• **Exercise details**:
Please output the section of the listing below that opens with the line containing "place_area_mm2 = 0.00148" and closes with the line containing "step | std cells", exactly and with nothing else.
****************************************
`src/rtl/uart_pkg.sv`:
```
// rtl/uart_pkg.sv - UART frame constants and state naming shared by the transmit and receive sides
package uart_pkg;

    localparam int   DATA_W    = 8;
    localparam logic LINE_IDLE = 1'b1;

    typedef enum logic [2:0] {
        IDLE   = 3'd0,
        START  = 3'd1,
        DATA   = 3'd2,
        PARITY = 3'd3,
        STOP   = 3'd4
    } uart_state_e;

    // Even parity makes the total count of ones (data + parity) even;
    // odd parity is its complement.
    function automatic logic parity_bit(input logic [DATA_W-1:0] b, input logic odd);
        return (^b) ^ odd;
    endfunction

endpackage

```
`src/rtl/uart_bit_timer.sv`:
```
// rtl/uart_bit_timer.sv - per-bit tick counter for the UART serialiser
//
// Ports:
//   baud_tx     in   oversampled baud clock
//   reset       in   asynchronous active-low reset
//   en          in   count ticks while high
//   clr         in   hold the counter at zero (wins over en)
//   bit_end     out  high during the final tick of the current bit
//   bit_pre_end out  high during the tick just before the final one
module uart_bit_timer #(
    parameter int TICKS_PER_BIT = 9
) (
    input  logic baud_tx,
    input  logic reset,
    input  logic en,
    input  logic clr,
    output logic bit_end,
    output logic bit_pre_end
);

    localparam int CNT_W = (TICKS_PER_BIT > 2) ? $clog2(TICKS_PER_BIT) : 1;
    localparam logic [CNT_W-1:0] TICK_LAST = CNT_W'(TICKS_PER_BIT - 1);
    localparam logic [CNT_W-1:0] TICK_PRE  = CNT_W'(TICKS_PER_BIT - 2);

    logic [CNT_W-1:0] tick_cnt;

    always_ff @(posedge baud_tx or negedge reset) begin
        if (!reset) begin
            tick_cnt <= '0;
        end else if (clr) begin
            tick_cnt <= '0;
        end else if (en) begin
            if (tick_cnt == TICK_LAST) begin
                tick_cnt <= '0;
            end else begin
                tick_cnt <= tick_cnt + 1'b1;
            end
        end
    end

    assign bit_end     = en && (tick_cnt == TICK_LAST);
    // Lets the owner register a pulse that lands exactly on the final tick.
    assign bit_pre_end = en && (tick_cnt == TICK_PRE);

endmodule

```
`src/rtl/uart_tx.sv`:
```
// rtl/uart_tx.sv - UART transmitter: one byte per frame, LSB first, optional parity, 1 or 2 stop bits
//
// Ports:
//   baud_tx   in   oversampled baud clock, all logic on posedge
//   reset     in   asynchronous active-low reset
//   data_tx   in   byte to send, latched on accept
//   tx_valid  in   host offers a byte on data_tx
//   tx_ready  out  block accepts a byte this cycle
//   tx        out  serial line, idle high
//   tx_busy   out  frame in progress (start bit through last stop bit)
//   tx_done   out  one-cycle pulse on the final tick of the last stop bit
module uart_tx
    import uart_pkg::*;
#(
    parameter int TICKS_PER_BIT = 9,
    parameter int PARITY_EN     = 0,
    parameter int PARITY_ODD    = 0,
    parameter int STOP_BITS     = 1
) (
    input  logic              baud_tx,
    input  logic              reset,
    input  logic [DATA_W-1:0] data_tx,
    input  logic              tx_valid,
    output logic              tx_ready,
    output logic              tx,
    output logic              tx_busy,
    output logic              tx_done
);

    localparam logic [2:0] BIT_LAST  = 3'(DATA_W - 1);
    localparam logic       STOP_LAST = (STOP_BITS == 2) ? 1'b1 : 1'b0;

    uart_state_e       state_q, state_n;
    logic [DATA_W-1:0] shift_q, shift_n;
    logic [2:0]        bit_cnt_q, bit_cnt_n;
    logic              stop_cnt_q, stop_cnt_n;
    logic              par_q, par_n;
    logic              tx_n, ready_n, busy_n, done_n;
    logic              bit_end, bit_pre_end;
    logic              timer_en, timer_clr;

    // The timer idles at zero so the first tick after an accept is tick 0
    // of the start bit.
    assign timer_en  = (state_q != IDLE);
    assign timer_clr = (state_q == IDLE);

    uart_bit_timer #(
        .TICKS_PER_BIT(TICKS_PER_BIT)
    ) u_bit_timer (
        .baud_tx    (baud_tx),
        .reset      (reset),
        .en         (timer_en),
        .clr        (timer_clr),
        .bit_end    (bit_end),
        .bit_pre_end(bit_pre_end)
    );

    always_ff @(posedge baud_tx or negedge reset) begin
        if (!reset) begin
            state_q    <= IDLE;
            shift_q    <= '0;
            bit_cnt_q  <= '0;
            stop_cnt_q <= 1'b0;
            par_q      <= 1'b0;
            tx         <= LINE_IDLE;
            tx_ready   <= 1'b1;
            tx_busy    <= 1'b0;
            tx_done    <= 1'b0;
        end else begin
            state_q    <= state_n;
            shift_q    <= shift_n;
            bit_cnt_q  <= bit_cnt_n;
            stop_cnt_q <= stop_cnt_n;
            par_q      <= par_n;
            tx         <= tx_n;
            tx_ready   <= ready_n;
            tx_busy    <= busy_n;
            tx_done    <= done_n;
        end
    end

    always_comb begin
        state_n    = state_q;
        shift_n    = shift_q;
        bit_cnt_n  = bit_cnt_q;
        stop_cnt_n = stop_cnt_q;
        par_n      = par_q;
        done_n     = 1'b0;

        case (state_q)
            IDLE: begin
                if (tx_valid && tx_ready) begin
                    state_n    = START;
                    shift_n    = data_tx;
                    par_n      = parity_bit(data_tx, PARITY_ODD != 0);
                    bit_cnt_n  = '0;
                    stop_cnt_n = 1'b0;
                end
            end
            START: begin
                if (bit_end) begin
                    state_n   = DATA;
                    bit_cnt_n = '0;
                end
            end
            DATA: begin
                if (bit_end) begin
                    shift_n = shift_q >> 1;
                    if (bit_cnt_q == BIT_LAST) begin
                        state_n    = (PARITY_EN != 0) ? PARITY : STOP;
                        stop_cnt_n = 1'b0;
                    end else begin
                        bit_cnt_n = bit_cnt_q + 1'b1;
                    end
                end
            end
            PARITY: begin
                if (bit_end) begin
                    state_n    = STOP;
                    stop_cnt_n = 1'b0;
                end
            end
            STOP: begin
                // Raised one tick early so the registered pulse sits on the
                // final tick of the last stop bit.
                if (bit_pre_end && (stop_cnt_q == STOP_LAST)) begin
                    done_n = 1'b1;
                end
                if (bit_end) begin
                    if (stop_cnt_q == STOP_LAST) begin
                        state_n = IDLE;
                    end else begin
                        stop_cnt_n = stop_cnt_q + 1'b1;
                    end
                end
            end
            default: begin
                state_n = IDLE;
            end
        endcase
    end

    // Outputs are decoded from the next state so the registered line value
    // changes on the same edge as the state itself.
    always_comb begin
        tx_n = LINE_IDLE;
        case (state_n)
            START:   tx_n = 1'b0;
            DATA:    tx_n = shift_n[0];
            PARITY:  tx_n = par_n;
            default: tx_n = LINE_IDLE;
        endcase
        ready_n = (state_n == IDLE);
        busy_n  = (state_n != IDLE);
    end

endmodule
```
`config.mk`:
```
export PLATFORM = sky130hd
export DESIGN_NAME = uart_tx
export DESIGN_NICKNAME = d
export VERILOG_FILES = /design/src/rtl/uart_pkg.sv /design/src/rtl/uart_bit_timer.sv /design/src/rtl/uart_tx.sv
export SDC_FILE = /design/constraint.sdc
export NUM_CORES = 1
export LEC_CHECK = 0
export ABC_AREA = 1
export ABC_CLOCK_PERIOD_IN_PS = 3000
export CAP_MARGIN = 20
export CORE_ASPECT_RATIO = 0.9
export CORE_MARGIN = 2
export CORE_UTILIZATION = 50
export DETAILED_ROUTE_END_ITERATION = 8
export HOLD_SLACK_MARGIN = 0.06
export PLACE_DENSITY = 0.71
export SLEW_MARGIN = 10
export SYNTH_ARGS = -nofsm -noshare
export SYNTH_HDL_FRONTEND = slang
export SYNTH_SLANG_ARGS = --single-unit
```
`constraint.sdc`:
```
create_clock -name baud_tx -period 3 [get_ports baud_tx]
set_input_delay 0.3 -clock baud_tx [delete_from_list [all_inputs] [get_ports baud_tx]]
set_output_delay 0.3 -clock baud_tx [all_outputs]
set_load 0.03 [all_outputs]
```
# Word-level counts from Yosys, hierarchy flattened
# Index checks and enable logic that the tools add are counted.
# W data, S select, Z words.
[word_totals]
regBits = 24
output_inout_bits = 4
[classes]
n_bitwise = 1
add_sub_neg = 3
reduce_logical = 16
muxes = 31
eq_ne = 17
[op_table]
columns = ["op", "count"]
rows = [
  ["$mux W3", 11],
  ["$mux W8", 2],
  ["$pmux W8 S2", 1],
  ["$pmux W3 S5", 1],
  ["$eq A3 B2 Y1 const B", 4],
  ["$mux W4", 3],
  ["$ne A2 B2 Y1 const B", 6],
  ["$mux W1", 10],
  ["$pmux W3 S3", 1],
  ["$reduce_bool A3 Y1", 3],
  ["$reduce_xor A8 Y1", 1],
  ["$eq A3 B1 Y1 const B", 2],
  ["$eq A3 B3 Y1 const B", 2],
  ["$logic_not A3 Y1", 2],
  ["$reduce_and A6 Y1", 1],
  ["$reduce_and A5 Y1", 1],
  ["$add A4 B1 Y4 const B", 1],
  ["$eq A4 B3 Y1 const B", 1],
  ["$eq A4 B4 Y1 const B", 1],
  ["$logic_and A1 B1 Y1", 4],
  ["$pmux W1 S4", 1],
  ["$reduce_bool A2 Y1", 2],
  ["$reduce_bool A4 Y1", 1],
  ["$add A3 B1 Y3 const B", 1],
  ["5 further kinds", 5],
]

# Longest topological paths before layout
# Gate-level depths: netlist of the first run.
[depth]
depth_word = 6
ltp_mapped = 10
mapped_depth_nobuf = 10

# Modules after synthesis
# Synthesis of the first run repeated with hierarchy kept, for this count alone.
[unflattened]
cells_unflattened = 181
area_unflattened_um2 = 1356.3
[modules_own_cells]
columns = ["module", "seq_area_each_um2", "cells_per_inst", "instances", "area_per_inst_um2"]
rows = [
  ["uart_tx", 478.0, 149, 1, 1113.6],
  ["uart_bit_timer", 100.1, 32, 1, 242.7],
]

# Least setup slack after synthesis of the first run
# No wires, ideal clock.
[synth_timing]
path_kind = "reg2reg"
start = "register u_bit_timer.tick_cnt[0]"
end = "register tx_busy"
stages_incl_launch_ff = 11
arrival_time_ns = 1.397
slack_ns = 1.490
setup_time_ns = 0.113
n_path_buf = 0
path_cell_list = "dfrtp_1 -> inv_1 -> ha_1 -> nand2_1 -> nor2_2 -> nor2_1 -> a21oi_1 -> nand2_1 -> or2_4 -> nor2_4 -> inv_2"
[synth_between]
elab_chain_len = 5
elab_cells_between_ends = 8
classes_between = "eq/ne (1); mux (5); reduce/logical (2)"
[synth_lines]
columns = ["element", "line", "rtl"]
rows = [
  ["start, declared", "uart_bit_timer.sv:25", "logic [CNT_W-1:0] tick_cnt;"],
  ["start signal, assigned", "uart_bit_timer.sv:36", "tick_cnt <= tick_cnt + 1'b1;"],
  ["$eq A4 B4 Y1 (*)", "uart_bit_timer.sv:41", "assign bit_end = en && (tick_cnt == TICK_LAST);"],
  ["$logic_and A1 B1 Y1 (*)", "uart_bit_timer.sv:41", ""],
  ["$mux W3, on equally long branches", "-", ""],
  ["$pmux W3 S5 (*)", "uart_tx.sv:90", "case (state_q)"],
  ["net state_n[1]", "uart_tx.sv:33", "uart_state_e state_q, state_n;"],
  ["$reduce_bool A3 Y1 (*)", "uart_tx.sv:154", "busy_n = (state_n != IDLE);"],
  ["net busy_n", "uart_tx.sv:38", "logic tx_n, ready_n, busy_n, done_n;"],
  ["end signal, assigned", "uart_tx.sv:77", "tx_busy <= busy_n;"],
  ["end, declared", "uart_tx.sv:26", "output logic tx_busy,"],
]
# Mark *: on every way through the listed nets, which the timed path passes. The rest lies on a longest branch.
# A chain may end at the register's enable or synchronous reset.

# Worst setup path after layout of the first run
[layout_timing]
start = "register tx_ready"
end = "output tx_ready"
[layout_rtl]
columns = ["element", "line", "rtl"]
rows = [
  ["start, declared", "uart_tx.sv:24", "output logic tx_ready,"],
  ["start signal, assigned", "uart_tx.sv:76", "tx_ready <= ready_n;"],
]
# No word-level cell between the ends.

==> flow_summary.ini, run 1 <==
[status]
status = finished clean

[finish]
regArea_um2 = 578
antenna_cells = 0
nets = 200
area_growth_pct = 16.6
fin_area_mm2 = 0.00152
multi_input_area_um2 = 637
final_common_cell = nand2_1
mostFrequentLayoutCells = 60 x nand2_1, 21 x dfrtp_1, 19 x inv_1
final.fill_count = 224
drive_gt1_share_pct = 15.8

[yosys]
yosys_warnings = 0
yosysTopAreaCell = dfrtp_1
yosys.area_share.simple_pct = 33.9
ys_seq_area_share_pct = 44.3
synthCells = 165
synth_cell_types = 28
synthAdderAreaFrac_pct = 3.84
synth_top_family_by_area = simple AND/OR/NAND/NOR gates
yosys.area.top_type_share_pct = 40.3
synthTopCellsByArea = dfrtp_1 40%, nand2_1 17%, inv_1 5.5%, dfstp_2 4.0%, ha_1 3.8%
syn_area_per_cell_um2 = 7.91
synth_mux_area_share_pct = 0
ys_seq_elements = 23
synth-xor-area-share_pct = 0
synth-compound-area-share_pct = 11.0
syn-num-nets = 180
syn-cell-area_mm2 = 0.00131

[cts]
holdBufCountCts = 0
h-tree-depth = 1
cts_tree = done
cts_max_path_buffers = 2
cts_resized = 0
postCtsSetupBuffers = 0
clock_latency_ns = 0.30
clk_pin_slew_worst_paths_ns = 0.12
root_buffer = clkbuf_4
cts.sinks = 23
cts_made_buffers = 3

[sta]
final.setup_skew_ns = 0.00353
fmax_mhz = 552
rsz0062_at_grt = no
drv_slew = 0
setup_violations = 0
worstMarginPinSlew_ns = 0.577
fin_setup_tns_ns = 0
slew_headroom_pct = 61.4
fin_crit_sh_pct = 60.4
finalCriticalPeriod_ns = 1.81
hold_viol = 0

[grt]
grt_pass1_wl_um = 4300
antenna_found_initial = 0
overflow = 0
grtUsageTotal_pct = 18.6
grt_max_degree = 24
grt_pass1_vias = 1023

[floorplanning]
num_rows = 17
ios = 15
start_util_pct = 52.9
design.core.area_mm2 = 0.00247
die_area_mm2 = 0.00304
dieWidth_um = 57.9
die_h_um = 52.5

[worst_setup_path]
worst_path_largest_cell_delay_ns = 0.66
crit_chain = clkdlybuf4s50_1
worst-r2r-setup-slack_ns = 1.33
crit_fanout = 2
worstSetupStartpointType = flip-flop
crit_type = flip-flop to primary output
crit_arrival_ns = 1.51
cp_data_required_time_ns = 2.70
crit_family = buffers and inverters
worst_setup_path_end_kind = primary output
crit_buf_inv = 1
cp_slowest_cell = clkdlybuf4s50_1

[routing]
drtPass1Iterations = 4
routed-via-count = 1061
viasPerCell = 5.00
post_drt_wl_per_cell_um = 11.4
drc = 0
ant_nets = 0
drt-total-wl_um = 2430
drt_iter0_drc = 25

[place]
io_buffers = 14
place_area_mm2 = 0.00148
hpwl_um = 1910
gp_congestion = 0.798

[hold_path]
hold_path_class = primary input to async pin

[job]
drv_cap = 0

[pwr]
p_leak_nw = 0.773
ir_worst_vdd_uv = 371
power_density_mw_per_mm2 = 325
[registers in the layout, summed over array words and instances (netlist names)]
signal / count
tx: 1
tx_ready: 1
tx_done: 1
state_q: 3
shift_q: 8
bit_cnt_q: 3
par_q: 1
u_bit_timer.tick_cnt: 4
tx_busy: 1
[cell type report]
type / instances / area share (%)
Timing Repair Buffer: 15 / 10.2
Sequential cell: 23 / 38.0
Inverter: 24 / 5.92
Multi-Input combinational cell: 118 / 41.9
Clock buffer: 4 / 1.73
Tap cell: 28 / 2.30
[layer usage]
metal | vias to the layer above | track usage [%] | wire, um
li1 | 557 | - | -
met5 | - | 0 | 0
met2 | 20 | 29.9 | 1050
met3 | 0 | 5.19 | 117
met1 | 484 | 25.9 | 1260
met4 | 0 | 1.94 | 0
[synth_stat cells (all sizes together)]
cell    number
nand2       64
nor2        16
nand3        6
or2          3
o21ai       11
nor3         1
ha           4
o21a         1
dfrtp       21
o221ai       2
nand4        1
and2         1
a22oi        4
dfstp        2
a21oi        3
nor3b        1
inv         24
[final timing paths]
check                                        startpoint          to  cells after the start
max in group asynchronous                         reset          tx                      2
worst max-delay path                           tx_ready    tx_ready                      1
worst max register to register  u_bit_timer.tick_cnt[0]     tx_busy                     10
worst min-delay path                              reset  state_q[0]                      1
min in group baud_tx                         shift_q[6]  shift_q[6]                      2
worst min register to register               shift_q[6]  shift_q[6]                      2
[stage by stage]
step | std cells | power, mW | hold slack, ns | util (%) | setup slack, ns
after global placement | 207 | 0.359 | 0.466 | 60.0 | 1.39
after global routing | 212 | 0.519 | 0.371 | 61.7 | 1.15
after CTS | 211 | 0.499 | 0.498 | 61.1 | 1.17
final | 212 | 0.494 | 0.352 | 61.7 | 1.19
after floorplan | 165 | 0.334 | 0.00441 | - | 1.49
after detailed placement | 207 | 0.361 | 0.467 | 60.0 | 1.36
[cell families (layout without fill, tap and decap cells)]
logic type               count (synthesis)  in the layout
AO/OA/AOI/OAI                           21             21
adder cells (fa/ha/maj)                  4              4
buffers and inverters                   24             43
flip-flops                              23             23
AND/OR/NAND/NOR                         93             93
[worst register-to-register path: cells and delay by family, from the launching register on]
family / cells / cell delay [ns]
flops: 1 / 0.43
buf+inv: 2 / 0.10
simple gates: 6 / 0.76
fa+ha+maj: 1 / 0.17
compound gates: 1 / 0.12
[where the power goes]
group          internal [mW]  total (mW)  switching, mW
Sequential             0.310       0.310              0
Clock                 0.0518       0.137         0.0853
Combinational         0.0209      0.0469         0.0260
Total                  0.383       0.494          0.111
Note: power is estimated with default switching activity, not from simulation.
==> run 2, diff against run 1 <==
Settings changed: ABC_CLOCK_PERIOD_IN_PS 3000 to 1500, CORE_UTILIZATION 50 to 49, PLACE_DENSITY 0.71 to 0.73.
Clock period 3 ns to 1.5 ns, I/O delays scaled along.
==> flow_summary.ini, run 2 (same netlist as run 1, synthesis figures left out) <==
[finish]
drive_gt1_share_pct = 25.4
largest_reg_flops = 8
fin_area_mm2 = 0.00166
top_regs = shift_q (8), u_bit_timer.tick_cnt (4)
top_register = shift_q
final_common_cell = nand2_1
antenna_cells = 0
mostFrequentLayoutCells = 59 x nand2_1, 21 x dfrtp_1, 17 x inv_1
fin_cells = 225
area_growth_pct = 27.5
final_util_pct = 66.9
nets = 213
final.fill_count = 216

[sta]
drv_slew = 0
setup_violations = 1
rsz0062_at_grt = yes
final.setup_skew_ns = 0.000490
setup_slack_ns = -0.00570
worstMarginPinSlew_ns = 0.321
hold_viol = 0
finalCriticalPeriod_ns = 1.51
slew_headroom_pct = 78.5
fmax_mhz = 664
fin_crit_sh_pct = 100

[grt]
grtUsageTotal_pct = 19.6
grt_max_degree = 24
grt_pass1_vias = 1145
overflow = 0
grt_pass1_wl_um = 4600
antenna_found_initial = 0

[cts]
clock_latency_ns = 0.31
cts_made_buffers = 3
root_buffer = clkbuf_4
cts_max_path_buffers = 2
clk_pin_slew_worst_paths_ns = 0.12
cts.sinks = 23
h-tree-depth = 1
cts_tree = done
holdBufCountCts = 0

[routing]
post_drt_wl_per_cell_um = 11.9
viasPerCell = 5.16
drt-total-wl_um = 2680
drc = 0
drtPass1Iterations = 4
drt_iter0_drc = 62
routed-via-count = 1160
ant_nets = 0

[status]
status = complete, but fails checks
violations = negative setup slack

[worst_setup_path]
worst_path_largest_cell_delay_ns = 0.41
crit_chain = inv_2, ha_4, buf_4, nand2_4, o21ai_4, nand2_1, or2_4, nor2_4, inv_2
cp_slowest_cell = dfrtp_1
cp_data_required_time_ns = 1.72
crit_arrival_ns = 1.72
crit_fanout = 6
cpMostUsedCell = inv_2
crit_type = flip-flop to flip-flop
worst_setup_path_end_kind = flip-flop
crit_family = simple AND/OR/NAND/NOR gates
worstSetupStartpointType = flip-flop
crit_buf_inv = 3

[place]
hpwl_um = 2030
place_ws_ns = -0.0773
gp_congestion = 0.795
dp_cells = 214
place_area_mm2 = 0.00153
io_buffers = 14

[pwr]
ir_worst_vdd_uv = 562
finalPower_uw = 991
power_density_mw_per_mm2 = 596
p_leak_nw = 0.865

[floorplanning]
die_h_um = 53.0
num_rows = 17
dieWidth_um = 58.4
ios = 15
design.core.area_mm2 = 0.00249
die_area_mm2 = 0.00309
start_util_pct = 52.4

[hold_path]
hold_path_class = primary input to async pin

[job]
drv_cap = 0
-- run 2: cell types whose count changed in the layout (fill, tap and decap cells not counted), moves of 3 or more --
cell / change
buf_4: +14
o21ai_0: -3
clkdlybuf4s50_1: -4
o21ai_1: +3
-- run 2: power breakdown --
group	total (mW)	switching (mW)	internal [mW]
clock network	0.280	0.176	0.104
logic	0.0909	0.0510	0.0399
registers	0.620	0	0.620
total	0.991	0.227	0.764
-- run 2: final timing paths --
check	from	end	slack [ns]	cells after the start
max in group asynchronous	reset	tx	1.04	2
hold reg to reg	shift_q[0]	shift_q[0]	0.49	2
min in group baud_tx	shift_q[0]	shift_q[0]	0.49	2
setup / recovery	u_bit_timer.tick_cnt[1]	tx_busy	-0.006	9
hold / removal	reset	u_bit_timer.tick_cnt[1]	0.18	2
setup reg to reg	u_bit_timer.tick_cnt[1]	tx_busy	-0.006	9
-- run 2: metal layers --
layer	part of all wire [%]	track usage (%)	up-vias	wire length, um
met2	47	33.5	36	1270
met4	1.2	4.26	0	33
met1	46	24.7	532	1240
met5	0	0	-	0
met3	5.2	5.38	6	140
li1	-	-	586	-
-- run 2: cell type report --
class / instances / area (um^2) / area share [%]
clock buffers: 4 / 26.3 / 1.58
repair buffers: 28 / 248 / 14.9
multi-input cells: 118 / 687 / 41.3
well taps: 28 / 35.0 / 2.11
flip-flops and latches: 23 / 578 / 34.7
inverters: 24 / 90.1 / 5.41
-- run 2: repair_timing --
item | 4_1_cts | 5_1_grt
buffers inserted | 4 | 3
pin swaps | 1 | 3
resized for setup | 7 | 13
setup endpoints to repair | 5 | 10
gates cloned | 0 | 0
-- run 2: metrics by stage --
| step | setup TNS (ns) | hold WS, ns |
|---|---|---|
| after detailed placement | -0.0773 | 0.467 |
| after global placement | 0 | 0.465 |
| after global routing | -0.320 | 0.211 |
| after floorplan | -0.0105 | -0.146 |
| final | -0.00570 | 0.182 |
| after CTS | -0.0505 | 0.190 |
****************************************
• **The answer**:
place_area_mm2 = 0.00148
hpwl_um = 1910
gp_congestion = 0.798

[hold_path]
hold_path_class = primary input to async pin

[job]
drv_cap = 0

[pwr]
p_leak_nw = 0.773
ir_worst_vdd_uv = 371
power_density_mw_per_mm2 = 325
[registers in the layout, summed over array words and instances (netlist names)]
signal / count
tx: 1
tx_ready: 1
tx_done: 1
state_q: 3
shift_q: 8
bit_cnt_q: 3
par_q: 1
u_bit_timer.tick_cnt: 4
tx_busy: 1
[cell type report]
type / instances / area share (%)
Timing Repair Buffer: 15 / 10.2
Sequential cell: 23 / 38.0
Inverter: 24 / 5.92
Multi-Input combinational cell: 118 / 41.9
Clock buffer: 4 / 1.73
Tap cell: 28 / 2.30
[layer usage]
metal | vias to the layer above | track usage [%] | wire, um
li1 | 557 | - | -
met5 | - | 0 | 0
met2 | 20 | 29.9 | 1050
met3 | 0 | 5.19 | 117
met1 | 484 | 25.9 | 1260
met4 | 0 | 1.94 | 0
[synth_stat cells (all sizes together)]
cell    number
nand2       64
nor2        16
nand3        6
or2          3
o21ai       11
nor3         1
ha           4
o21a         1
dfrtp       21
o221ai       2
nand4        1
and2         1
a22oi        4
dfstp        2
a21oi        3
nor3b        1
inv         24
[final timing paths]
check                                        startpoint          to  cells after the start
max in group asynchronous                         reset          tx                      2
worst max-delay path                           tx_ready    tx_ready                      1
worst max register to register  u_bit_timer.tick_cnt[0]     tx_busy                     10
worst min-delay path                              reset  state_q[0]                      1
min in group baud_tx                         shift_q[6]  shift_q[6]                      2
worst min register to register               shift_q[6]  shift_q[6]                      2
[stage by stage]
step | std cells | power, mW | hold slack, ns | util (%) | setup slack, ns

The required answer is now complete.